Un adversario común puede forzar las simpatías en los medios usados por fracciones políticas opuestas. Cuando eso pasa, se dice, los extremos se tocan. En el caso que nos ocupa, no está claro, quién o quiénes son los enemigos comunes, pero lo que si está claro es que dos extremos opuestos, quizás, terminen votando juntos un proyecto en el Congreso Nacional.
Cuando se trate en el Congreso el principio de acuerdo con el Fondo Monetario Internacional (FMI), por la deuda contraída por Mauricio Macri, probablemente todos los legisladores catamarqueños terminen votando a favor. Esta descontado el positivo de Lucia Corpacci, Silvana Ginochio y Dante Lopez Rodriguez, pero a ellos podrían sumarse Rubén Manzi y Francisco Monti.

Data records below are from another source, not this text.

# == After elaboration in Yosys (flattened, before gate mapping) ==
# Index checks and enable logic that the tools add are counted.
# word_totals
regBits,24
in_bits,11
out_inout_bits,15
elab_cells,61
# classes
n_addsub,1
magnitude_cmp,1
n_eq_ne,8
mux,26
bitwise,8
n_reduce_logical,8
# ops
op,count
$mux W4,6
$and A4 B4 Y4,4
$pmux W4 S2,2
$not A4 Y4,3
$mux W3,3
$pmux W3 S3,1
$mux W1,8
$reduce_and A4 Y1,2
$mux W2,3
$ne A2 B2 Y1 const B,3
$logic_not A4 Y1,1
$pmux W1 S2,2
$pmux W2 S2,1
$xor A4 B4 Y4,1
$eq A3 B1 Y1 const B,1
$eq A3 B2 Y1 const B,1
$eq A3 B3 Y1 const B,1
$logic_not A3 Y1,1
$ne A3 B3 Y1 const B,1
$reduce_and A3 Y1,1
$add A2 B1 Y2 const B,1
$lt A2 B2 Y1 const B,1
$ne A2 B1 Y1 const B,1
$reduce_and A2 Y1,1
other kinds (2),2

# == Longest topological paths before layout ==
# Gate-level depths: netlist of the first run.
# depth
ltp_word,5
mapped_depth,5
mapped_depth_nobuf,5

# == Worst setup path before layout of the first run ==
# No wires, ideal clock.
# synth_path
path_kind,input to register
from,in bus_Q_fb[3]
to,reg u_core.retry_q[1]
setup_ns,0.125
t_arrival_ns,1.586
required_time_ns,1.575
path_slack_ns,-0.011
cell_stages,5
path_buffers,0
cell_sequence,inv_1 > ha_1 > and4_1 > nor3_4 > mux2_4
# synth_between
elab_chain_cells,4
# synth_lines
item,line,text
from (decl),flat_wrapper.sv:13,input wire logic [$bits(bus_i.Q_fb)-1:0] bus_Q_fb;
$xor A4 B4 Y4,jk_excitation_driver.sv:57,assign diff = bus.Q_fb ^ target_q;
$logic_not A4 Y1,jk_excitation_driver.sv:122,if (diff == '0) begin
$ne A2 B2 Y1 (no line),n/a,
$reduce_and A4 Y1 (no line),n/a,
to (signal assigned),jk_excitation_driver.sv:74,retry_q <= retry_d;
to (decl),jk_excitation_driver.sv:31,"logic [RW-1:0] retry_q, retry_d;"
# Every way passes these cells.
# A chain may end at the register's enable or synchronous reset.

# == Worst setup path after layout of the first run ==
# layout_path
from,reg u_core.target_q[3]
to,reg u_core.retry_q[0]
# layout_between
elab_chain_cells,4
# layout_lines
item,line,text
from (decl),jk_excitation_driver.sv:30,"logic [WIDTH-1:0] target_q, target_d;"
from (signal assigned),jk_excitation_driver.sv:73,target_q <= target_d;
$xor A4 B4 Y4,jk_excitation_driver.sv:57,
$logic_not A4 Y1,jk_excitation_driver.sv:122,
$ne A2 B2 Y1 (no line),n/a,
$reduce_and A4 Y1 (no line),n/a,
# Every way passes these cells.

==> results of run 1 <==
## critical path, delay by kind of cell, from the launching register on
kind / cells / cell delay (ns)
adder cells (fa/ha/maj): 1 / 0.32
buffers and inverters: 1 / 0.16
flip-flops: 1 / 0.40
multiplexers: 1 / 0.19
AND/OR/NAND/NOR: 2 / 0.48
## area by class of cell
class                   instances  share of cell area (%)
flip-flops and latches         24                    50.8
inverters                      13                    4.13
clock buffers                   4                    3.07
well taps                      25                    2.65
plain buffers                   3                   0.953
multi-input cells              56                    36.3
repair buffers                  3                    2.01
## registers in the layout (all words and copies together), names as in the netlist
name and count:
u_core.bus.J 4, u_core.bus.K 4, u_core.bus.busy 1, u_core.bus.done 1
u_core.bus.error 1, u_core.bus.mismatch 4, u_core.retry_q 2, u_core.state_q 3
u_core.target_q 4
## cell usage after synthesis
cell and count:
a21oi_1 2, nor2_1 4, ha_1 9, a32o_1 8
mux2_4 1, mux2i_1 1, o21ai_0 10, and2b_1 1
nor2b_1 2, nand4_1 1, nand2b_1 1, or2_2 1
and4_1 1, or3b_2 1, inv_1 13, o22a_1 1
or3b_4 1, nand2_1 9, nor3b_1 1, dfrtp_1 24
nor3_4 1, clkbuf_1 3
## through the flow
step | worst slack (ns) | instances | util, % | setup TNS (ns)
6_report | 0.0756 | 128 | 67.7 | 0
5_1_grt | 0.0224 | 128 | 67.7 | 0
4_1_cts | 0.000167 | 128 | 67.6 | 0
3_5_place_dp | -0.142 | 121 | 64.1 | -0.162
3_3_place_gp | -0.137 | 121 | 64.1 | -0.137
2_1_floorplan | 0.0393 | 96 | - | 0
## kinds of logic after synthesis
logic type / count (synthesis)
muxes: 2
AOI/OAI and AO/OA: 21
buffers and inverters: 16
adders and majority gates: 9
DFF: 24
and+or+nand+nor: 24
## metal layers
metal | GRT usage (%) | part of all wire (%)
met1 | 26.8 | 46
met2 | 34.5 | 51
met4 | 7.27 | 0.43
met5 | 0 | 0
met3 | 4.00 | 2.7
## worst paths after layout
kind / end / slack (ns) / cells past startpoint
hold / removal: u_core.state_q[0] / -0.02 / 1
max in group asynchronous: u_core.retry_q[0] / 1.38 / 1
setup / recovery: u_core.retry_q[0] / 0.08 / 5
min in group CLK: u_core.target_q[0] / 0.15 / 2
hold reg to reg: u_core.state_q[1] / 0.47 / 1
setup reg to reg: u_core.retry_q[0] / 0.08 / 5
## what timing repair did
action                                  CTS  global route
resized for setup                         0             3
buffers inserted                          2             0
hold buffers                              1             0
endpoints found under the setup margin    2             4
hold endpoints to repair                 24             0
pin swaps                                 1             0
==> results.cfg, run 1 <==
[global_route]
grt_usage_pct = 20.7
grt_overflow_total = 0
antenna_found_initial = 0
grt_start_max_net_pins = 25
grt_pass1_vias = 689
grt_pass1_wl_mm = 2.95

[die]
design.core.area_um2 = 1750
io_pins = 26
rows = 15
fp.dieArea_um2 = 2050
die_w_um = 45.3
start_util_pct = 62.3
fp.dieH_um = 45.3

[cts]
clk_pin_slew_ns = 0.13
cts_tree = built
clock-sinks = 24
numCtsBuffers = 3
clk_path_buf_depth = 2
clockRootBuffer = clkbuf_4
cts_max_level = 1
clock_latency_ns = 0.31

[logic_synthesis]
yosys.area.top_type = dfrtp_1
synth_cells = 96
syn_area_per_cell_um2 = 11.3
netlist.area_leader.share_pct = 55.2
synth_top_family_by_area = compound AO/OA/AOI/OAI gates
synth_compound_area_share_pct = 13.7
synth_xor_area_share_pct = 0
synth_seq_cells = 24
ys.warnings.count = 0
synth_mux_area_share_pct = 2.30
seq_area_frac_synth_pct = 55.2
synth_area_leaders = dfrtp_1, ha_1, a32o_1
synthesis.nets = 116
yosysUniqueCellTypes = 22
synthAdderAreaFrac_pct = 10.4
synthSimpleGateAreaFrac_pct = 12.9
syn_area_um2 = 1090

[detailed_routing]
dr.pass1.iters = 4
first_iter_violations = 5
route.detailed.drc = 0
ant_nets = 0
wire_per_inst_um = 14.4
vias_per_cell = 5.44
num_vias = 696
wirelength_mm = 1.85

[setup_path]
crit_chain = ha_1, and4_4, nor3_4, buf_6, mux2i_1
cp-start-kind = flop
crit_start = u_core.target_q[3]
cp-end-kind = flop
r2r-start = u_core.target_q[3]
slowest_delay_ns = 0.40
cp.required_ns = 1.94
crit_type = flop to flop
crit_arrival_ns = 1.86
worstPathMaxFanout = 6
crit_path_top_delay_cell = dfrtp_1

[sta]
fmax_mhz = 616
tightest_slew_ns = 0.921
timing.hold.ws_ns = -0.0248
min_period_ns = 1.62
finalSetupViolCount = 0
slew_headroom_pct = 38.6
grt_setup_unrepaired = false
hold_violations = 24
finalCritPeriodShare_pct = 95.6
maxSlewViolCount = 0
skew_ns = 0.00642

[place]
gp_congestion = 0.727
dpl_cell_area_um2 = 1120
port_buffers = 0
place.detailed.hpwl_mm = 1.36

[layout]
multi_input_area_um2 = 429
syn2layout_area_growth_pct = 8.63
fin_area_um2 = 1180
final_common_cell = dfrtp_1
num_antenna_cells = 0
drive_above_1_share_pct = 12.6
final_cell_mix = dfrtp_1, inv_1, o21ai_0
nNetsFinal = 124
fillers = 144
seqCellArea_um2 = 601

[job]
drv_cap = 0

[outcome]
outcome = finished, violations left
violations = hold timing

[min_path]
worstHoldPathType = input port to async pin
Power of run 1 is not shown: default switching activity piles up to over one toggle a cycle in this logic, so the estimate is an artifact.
==> src/rtl/msx_mem_mapper_if.sv <==
// CPU-side bus and external-RAM handshake bundle for the MSX2 memory mapper.
// master = CPU/RAM environment, slave = mapper.
interface msx_mem_mapper_if #(
    parameter int SEG_BITS = 3
);
    logic                  cen;
    logic [15:0]           addr;
    logic [7:0]            din;
    logic [7:0]            dout;
    logic                  io_oe;
    logic                  mem_oe;
    logic                  mreq_n;
    logic                  iorq_n;
    logic                  rd_n;
    logic                  wr_n;
    logic                  m1_n;
    logic                  rfrsh_n;
    logic                  en;
    logic                  wait_n;
    logic [SEG_BITS+13:0]  mem_addr;
    logic                  mem_req;
    logic                  mem_we;
    logic [7:0]            mem_wdata;
    logic                  mem_ack;
    logic [7:0]            mem_rdata;

    modport slave (
        input  cen, addr, din, mreq_n, iorq_n, rd_n, wr_n, m1_n, rfrsh_n, en,
               mem_ack, mem_rdata,
        output dout, io_oe, mem_oe, wait_n, mem_addr, mem_req, mem_we, mem_wdata
    );

    modport master (
        output cen, addr, din, mreq_n, iorq_n, rd_n, wr_n, m1_n, rfrsh_n, en,
               mem_ack, mem_rdata,
        input  dout, io_oe, mem_oe, wait_n, mem_addr, mem_req, mem_we, mem_wdata
    );
endinterface

==> src/rtl/msx_mem_mapper.sv <==
// MSX2 page-segment mapper + RAM wait controller; MAPPER_M1_WAIT_EN adds the extra M1 wait.
// Latency: mem_req 1 clk after cycle detect; wait_n releases 1 clk after mem_ack.
// Backpressure: CPU is stalled via wait_n until the RAM acknowledges.
module msx_mem_mapper #(
    parameter int          SEG_BITS  = 3,
    parameter logic [7:0]  PORT_BASE = 8'hFC
) (
    input  logic           clk,
    input  logic           reset,
    msx_mem_mapper_if.slave bus
);
    localparam int AW = SEG_BITS + 14;

    typedef enum logic [1:0] {IDLE, REQ, WAIT, DONE} state_t;

    state_t              state_q, state_d;
    logic [SEG_BITS-1:0] page_q [4];
    logic [SEG_BITS-1:0] page_d [4];
    logic [AW-1:0]       mem_addr_q, mem_addr_d;
    logic                we_q, we_d;
    logic [7:0]          wdata_q, wdata_d;
    logic [7:0]          rdata_q, rdata_d;
    logic                io_wr_q, io_wr_d;
`ifdef MAPPER_M1_WAIT_EN
    logic                m1_q, m1_d;
    logic                hold_q, hold_d;
`endif

    logic       io_sel, io_wr, io_rd, mem_start, wait_c;
    logic [7:0] io_dat;
    logic       unused_ok;

    assign io_sel    = ~bus.iorq_n & bus.m1_n & (bus.addr[7:2] == PORT_BASE[7:2]);
    assign io_wr     = io_sel & ~bus.wr_n;
    assign io_rd     = io_sel & ~bus.rd_n & ~reset;
    assign mem_start = ~bus.mreq_n & bus.rfrsh_n & bus.en & (~bus.rd_n | ~bus.wr_n);
    assign unused_ok = ^{bus.cen, bus.din};

    always_comb begin
        state_d    = state_q;
        page_d     = page_q;
        mem_addr_d = mem_addr_q;
        we_d       = we_q;
        wdata_d    = wdata_q;
        rdata_d    = rdata_q;
        io_wr_d    = io_wr;
        wait_c     = 1'b1;
`ifdef MAPPER_M1_WAIT_EN
        m1_d       = m1_q;
        hold_d     = hold_q;
`endif
        // Register write fires only on the first clk of the qualified strobe.
        if (io_wr && !io_wr_q) begin
            page_d[bus.addr[1:0]] = bus.din[SEG_BITS-1:0];
        end

        case (state_q)
            IDLE: begin
                wait_c = ~mem_start;
                if (mem_start) begin
                    state_d    = REQ;
                    mem_addr_d = {page_q[bus.addr[15:14]], bus.addr[13:0]};
                    we_d       = ~bus.wr_n;
                    wdata_d    = bus.din;
`ifdef MAPPER_M1_WAIT_EN
                    m1_d       = ~bus.m1_n;
`endif
                end
            end
            REQ: begin
                wait_c  = 1'b0;
                state_d = WAIT;
            end
            WAIT: begin
                wait_c = 1'b0;
                if (bus.mem_ack) begin
                    if (!we_q) rdata_d = bus.mem_rdata;
                    state_d = DONE;
`ifdef MAPPER_M1_WAIT_EN
                    hold_d  = m1_q;
`endif
                end
            end
            DONE: begin
`ifdef MAPPER_M1_WAIT_EN
                wait_c = ~hold_q;
                if (bus.cen) hold_d = 1'b0;
`endif
                if (bus.mreq_n) begin
                    state_d = IDLE;
`ifdef MAPPER_M1_WAIT_EN
                    hold_d  = 1'b0;
`endif
                end
            end
            default: state_d = IDLE;
        endcase

        io_dat                 = '1;
        io_dat[SEG_BITS-1:0]   = page_q[bus.addr[1:0]];
    end

    always_ff @(posedge clk) begin
        if (reset) begin
            state_q    <= IDLE;
            for (int i = 0; i < 4; i++) page_q[i] <= SEG_BITS'(3 - i);
            mem_addr_q <= '0;
            we_q       <= 1'b0;
            wdata_q    <= 8'h00;
            rdata_q    <= 8'h00;
            io_wr_q    <= 1'b0;
`ifdef MAPPER_M1_WAIT_EN
            m1_q       <= 1'b0;
            hold_q     <= 1'b0;
`endif
        end else begin
            state_q    <= state_d;
            page_q     <= page_d;
            mem_addr_q <= mem_addr_d;
            we_q       <= we_d;
            wdata_q    <= wdata_d;
            rdata_q    <= rdata_d;
            io_wr_q    <= io_wr_d;
`ifdef MAPPER_M1_WAIT_EN
            m1_q       <= m1_d;
            hold_q     <= hold_d;
`endif
        end
    end

    assign bus.wait_n    = wait_c | reset;
    assign bus.mem_req   = (state_q == REQ) & ~reset;
    assign bus.mem_we    = (state_q == REQ) & we_q & ~reset;
    assign bus.mem_wdata = wdata_q;
    assign bus.mem_addr  = mem_addr_q;
    assign bus.io_oe     = io_rd;
    assign bus.mem_oe    = (state_q == DONE) & ~bus.rd_n & ~reset;
    assign bus.dout      = io_rd ? io_dat : rdata_q;
endmodule

==> src/flat_wrapper.sv <==
// flat-port wrapper written by rule: the top's interface ports become plain ports
module msx_mem_mapper_flat 
#(
    parameter int          SEG_BITS  = 3,
    parameter logic [7:0]  PORT_BASE = 8'hFC
)
  (clk, reset, bus_cen, bus_addr, bus_din, bus_mreq_n, bus_iorq_n, bus_rd_n, bus_wr_n, bus_m1_n, bus_rfrsh_n, bus_en, bus_mem_ack, bus_mem_rdata, bus_dout, bus_io_oe, bus_mem_oe, bus_wait_n, bus_mem_addr, bus_mem_req, bus_mem_we, bus_mem_wdata);
  msx_mem_mapper_if #(.SEG_BITS(SEG_BITS)) bus_i ();
  input  logic clk;
  input  logic reset;
  input wire logic [$bits(bus_i.cen)-1:0] bus_cen;
  input wire logic [$bits(bus_i.addr)-1:0] bus_addr;
  input wire logic [$bits(bus_i.din)-1:0] bus_din;
  input wire logic [$bits(bus_i.mreq_n)-1:0] bus_mreq_n;
  input wire logic [$bits(bus_i.iorq_n)-1:0] bus_iorq_n;
  input wire logic [$bits(bus_i.rd_n)-1:0] bus_rd_n;
  input wire logic [$bits(bus_i.wr_n)-1:0] bus_wr_n;
  input wire logic [$bits(bus_i.m1_n)-1:0] bus_m1_n;
  input wire logic [$bits(bus_i.rfrsh_n)-1:0] bus_rfrsh_n;
  input wire logic [$bits(bus_i.en)-1:0] bus_en;
  input wire logic [$bits(bus_i.mem_ack)-1:0] bus_mem_ack;
  input wire logic [$bits(bus_i.mem_rdata)-1:0] bus_mem_rdata;
  output wire logic [$bits(bus_i.dout)-1:0] bus_dout;
  output wire logic [$bits(bus_i.io_oe)-1:0] bus_io_oe;
  output wire logic [$bits(bus_i.mem_oe)-1:0] bus_mem_oe;
  output wire logic [$bits(bus_i.wait_n)-1:0] bus_wait_n;
  output wire logic [$bits(bus_i.mem_addr)-1:0] bus_mem_addr;
  output wire logic [$bits(bus_i.mem_req)-1:0] bus_mem_req;
  output wire logic [$bits(bus_i.mem_we)-1:0] bus_mem_we;
  output wire logic [$bits(bus_i.mem_wdata)-1:0] bus_mem_wdata;
  assign bus_i.cen = bus_cen;
  assign bus_i.addr = bus_addr;
  assign bus_i.din = bus_din;
  assign bus_i.mreq_n = bus_mreq_n;
  assign bus_i.iorq_n = bus_iorq_n;
  assign bus_i.rd_n = bus_rd_n;
  assign bus_i.wr_n = bus_wr_n;
  assign bus_i.m1_n = bus_m1_n;
  assign bus_i.rfrsh_n = bus_rfrsh_n;
  assign bus_i.en = bus_en;
  assign bus_i.mem_ack = bus_mem_ack;
  assign bus_i.mem_rdata = bus_mem_rdata;
  assign bus_dout = bus_i.dout;
  assign bus_io_oe = bus_i.io_oe;
  assign bus_mem_oe = bus_i.mem_oe;
  assign bus_wait_n = bus_i.wait_n;
  assign bus_mem_addr = bus_i.mem_addr;
  assign bus_mem_req = bus_i.mem_req;
  assign bus_mem_we = bus_i.mem_we;
  assign bus_mem_wdata = bus_i.mem_wdata;
  msx_mem_mapper #(.SEG_BITS(SEG_BITS), .PORT_BASE(PORT_BASE)) u_core (.clk(clk), .reset(reset), .bus(bus_i));
endmodule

Ruben Manzi ya debe tener en la cabeza la “insinuación” de la líder de su sector político, Lilita Carrio, de que la Coalición Cívica (CC) debe “acompañar y discutir” la propuesta del gobierno nacional para solucionar el tema de la deuda macrista.
Según dijo Lilita “se deben honrar las deudas porque es lo que corresponde. No acordar sería la bancarrota. Sabemos que este gobierno no tiene política económica, pero tenemos que apoyar la intención de alcanzar un arreglo por la deuda”. Asi que Manzi no tiene mucho margen para hacer otra cosa; salvo enfermarse, lo que también equivaldría a desoir el mandato de Lilita.